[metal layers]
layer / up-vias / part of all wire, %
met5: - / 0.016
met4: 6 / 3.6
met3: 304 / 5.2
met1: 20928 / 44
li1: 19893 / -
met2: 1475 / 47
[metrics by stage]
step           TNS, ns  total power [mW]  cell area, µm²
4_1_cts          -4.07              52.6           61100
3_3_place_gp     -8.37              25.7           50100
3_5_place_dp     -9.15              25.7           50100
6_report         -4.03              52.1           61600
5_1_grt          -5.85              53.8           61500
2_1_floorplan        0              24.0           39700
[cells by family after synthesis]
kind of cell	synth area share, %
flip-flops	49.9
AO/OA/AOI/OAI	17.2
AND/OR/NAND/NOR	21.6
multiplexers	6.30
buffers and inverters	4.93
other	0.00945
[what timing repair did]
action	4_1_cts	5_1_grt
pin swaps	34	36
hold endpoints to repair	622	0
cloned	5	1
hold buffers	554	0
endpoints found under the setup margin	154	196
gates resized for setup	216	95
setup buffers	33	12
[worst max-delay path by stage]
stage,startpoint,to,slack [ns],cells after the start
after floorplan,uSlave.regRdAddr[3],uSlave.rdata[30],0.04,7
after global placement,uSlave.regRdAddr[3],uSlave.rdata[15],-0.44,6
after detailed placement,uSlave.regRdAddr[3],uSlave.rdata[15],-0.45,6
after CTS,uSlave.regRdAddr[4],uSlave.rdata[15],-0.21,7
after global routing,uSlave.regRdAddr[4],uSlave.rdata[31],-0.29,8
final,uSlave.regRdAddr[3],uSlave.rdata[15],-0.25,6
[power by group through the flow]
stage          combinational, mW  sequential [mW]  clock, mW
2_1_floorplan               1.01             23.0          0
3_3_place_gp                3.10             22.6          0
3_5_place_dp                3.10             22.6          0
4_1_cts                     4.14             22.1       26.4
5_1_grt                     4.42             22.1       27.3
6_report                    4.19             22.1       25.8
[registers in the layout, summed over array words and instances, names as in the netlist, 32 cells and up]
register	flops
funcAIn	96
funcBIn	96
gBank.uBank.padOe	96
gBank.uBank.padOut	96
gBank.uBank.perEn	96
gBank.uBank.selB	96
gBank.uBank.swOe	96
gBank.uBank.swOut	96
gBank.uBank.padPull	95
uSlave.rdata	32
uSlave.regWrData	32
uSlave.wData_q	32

--------------------------------------------------

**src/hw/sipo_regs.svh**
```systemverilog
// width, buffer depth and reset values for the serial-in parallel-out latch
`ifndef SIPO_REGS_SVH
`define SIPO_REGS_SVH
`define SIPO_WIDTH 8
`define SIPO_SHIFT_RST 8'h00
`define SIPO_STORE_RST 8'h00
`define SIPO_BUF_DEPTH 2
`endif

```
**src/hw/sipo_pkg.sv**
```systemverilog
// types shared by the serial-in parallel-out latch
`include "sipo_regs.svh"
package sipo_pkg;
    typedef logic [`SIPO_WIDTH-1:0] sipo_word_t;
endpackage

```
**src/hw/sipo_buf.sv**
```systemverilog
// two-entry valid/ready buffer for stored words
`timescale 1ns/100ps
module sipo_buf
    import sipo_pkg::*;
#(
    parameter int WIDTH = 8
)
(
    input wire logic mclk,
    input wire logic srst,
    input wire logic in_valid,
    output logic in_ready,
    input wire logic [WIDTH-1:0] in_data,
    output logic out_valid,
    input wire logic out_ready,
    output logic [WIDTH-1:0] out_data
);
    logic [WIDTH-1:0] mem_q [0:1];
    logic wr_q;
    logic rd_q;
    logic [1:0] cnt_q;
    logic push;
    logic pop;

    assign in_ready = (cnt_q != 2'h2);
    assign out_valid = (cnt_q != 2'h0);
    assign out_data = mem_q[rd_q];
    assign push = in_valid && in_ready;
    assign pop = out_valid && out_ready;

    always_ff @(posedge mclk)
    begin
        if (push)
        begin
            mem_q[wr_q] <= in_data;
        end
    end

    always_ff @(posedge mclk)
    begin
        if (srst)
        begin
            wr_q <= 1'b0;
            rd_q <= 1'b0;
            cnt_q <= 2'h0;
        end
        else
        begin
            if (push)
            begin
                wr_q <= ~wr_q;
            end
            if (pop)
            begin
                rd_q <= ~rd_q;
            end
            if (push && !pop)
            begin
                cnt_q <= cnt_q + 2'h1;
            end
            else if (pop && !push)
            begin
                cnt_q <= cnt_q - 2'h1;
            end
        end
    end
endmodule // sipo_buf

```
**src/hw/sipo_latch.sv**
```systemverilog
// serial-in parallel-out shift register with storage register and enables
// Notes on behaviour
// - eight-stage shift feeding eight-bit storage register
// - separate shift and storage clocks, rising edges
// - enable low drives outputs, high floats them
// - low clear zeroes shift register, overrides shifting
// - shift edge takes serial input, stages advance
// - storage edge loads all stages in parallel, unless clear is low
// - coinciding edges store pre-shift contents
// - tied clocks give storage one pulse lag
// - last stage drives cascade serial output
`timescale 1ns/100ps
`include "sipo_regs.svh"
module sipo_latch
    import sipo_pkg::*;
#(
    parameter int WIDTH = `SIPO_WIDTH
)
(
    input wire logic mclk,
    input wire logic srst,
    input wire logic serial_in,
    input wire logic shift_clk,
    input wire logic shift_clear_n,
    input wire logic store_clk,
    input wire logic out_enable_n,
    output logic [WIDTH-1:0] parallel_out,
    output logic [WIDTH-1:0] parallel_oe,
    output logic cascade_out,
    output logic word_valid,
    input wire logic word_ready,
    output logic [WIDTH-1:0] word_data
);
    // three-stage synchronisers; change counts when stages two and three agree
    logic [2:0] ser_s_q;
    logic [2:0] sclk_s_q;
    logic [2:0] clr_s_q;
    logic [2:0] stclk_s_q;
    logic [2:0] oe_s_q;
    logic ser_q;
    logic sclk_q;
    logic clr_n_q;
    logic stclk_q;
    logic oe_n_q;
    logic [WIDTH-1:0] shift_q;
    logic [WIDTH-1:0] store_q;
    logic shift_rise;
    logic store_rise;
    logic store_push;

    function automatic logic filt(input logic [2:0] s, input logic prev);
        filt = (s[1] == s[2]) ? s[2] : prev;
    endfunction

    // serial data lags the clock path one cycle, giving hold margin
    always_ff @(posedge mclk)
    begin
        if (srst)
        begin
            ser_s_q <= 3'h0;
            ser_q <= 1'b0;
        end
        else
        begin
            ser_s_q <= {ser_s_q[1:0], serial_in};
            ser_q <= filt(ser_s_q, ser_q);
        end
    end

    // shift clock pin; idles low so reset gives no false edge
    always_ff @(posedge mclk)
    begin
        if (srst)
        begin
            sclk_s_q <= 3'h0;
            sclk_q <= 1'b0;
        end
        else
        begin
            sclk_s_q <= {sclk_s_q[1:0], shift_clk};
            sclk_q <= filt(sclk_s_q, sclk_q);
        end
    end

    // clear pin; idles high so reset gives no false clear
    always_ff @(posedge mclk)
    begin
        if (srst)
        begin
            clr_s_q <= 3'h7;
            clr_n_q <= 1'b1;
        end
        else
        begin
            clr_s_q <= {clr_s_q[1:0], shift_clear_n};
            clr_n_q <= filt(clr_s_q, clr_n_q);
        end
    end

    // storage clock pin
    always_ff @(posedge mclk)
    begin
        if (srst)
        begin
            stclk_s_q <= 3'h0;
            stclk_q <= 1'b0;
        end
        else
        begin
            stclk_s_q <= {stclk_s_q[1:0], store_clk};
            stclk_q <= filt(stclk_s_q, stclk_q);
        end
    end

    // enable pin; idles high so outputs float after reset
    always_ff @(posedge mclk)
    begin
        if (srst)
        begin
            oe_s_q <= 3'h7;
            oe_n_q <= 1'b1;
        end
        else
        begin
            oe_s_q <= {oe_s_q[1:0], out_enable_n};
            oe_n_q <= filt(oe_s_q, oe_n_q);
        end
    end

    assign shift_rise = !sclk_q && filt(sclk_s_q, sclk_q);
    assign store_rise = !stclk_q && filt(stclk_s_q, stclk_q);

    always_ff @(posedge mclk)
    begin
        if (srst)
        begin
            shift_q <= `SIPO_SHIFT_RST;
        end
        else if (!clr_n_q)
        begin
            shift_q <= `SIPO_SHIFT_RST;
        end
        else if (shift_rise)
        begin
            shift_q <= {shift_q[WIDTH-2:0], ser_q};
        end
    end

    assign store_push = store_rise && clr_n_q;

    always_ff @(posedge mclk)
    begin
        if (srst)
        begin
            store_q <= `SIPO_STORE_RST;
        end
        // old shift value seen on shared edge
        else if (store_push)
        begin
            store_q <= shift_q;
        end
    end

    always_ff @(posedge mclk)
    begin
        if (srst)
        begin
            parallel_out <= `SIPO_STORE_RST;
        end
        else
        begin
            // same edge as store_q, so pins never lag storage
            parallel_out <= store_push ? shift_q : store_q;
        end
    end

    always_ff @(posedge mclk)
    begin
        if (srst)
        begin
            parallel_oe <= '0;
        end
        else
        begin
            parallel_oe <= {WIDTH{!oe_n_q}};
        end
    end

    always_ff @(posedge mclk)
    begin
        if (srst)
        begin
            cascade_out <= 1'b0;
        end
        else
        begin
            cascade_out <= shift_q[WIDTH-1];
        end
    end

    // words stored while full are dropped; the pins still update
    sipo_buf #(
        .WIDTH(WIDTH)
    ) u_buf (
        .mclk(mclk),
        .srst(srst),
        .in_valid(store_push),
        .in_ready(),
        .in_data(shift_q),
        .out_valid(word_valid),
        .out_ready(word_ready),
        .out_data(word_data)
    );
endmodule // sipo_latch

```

--------------------------------------------------

Exercise: Select every line above that contains the word "buffers", and copy it.

Solution to this problem:
buffers and inverters	4.93
hold buffers	554	0
setup buffers	33	12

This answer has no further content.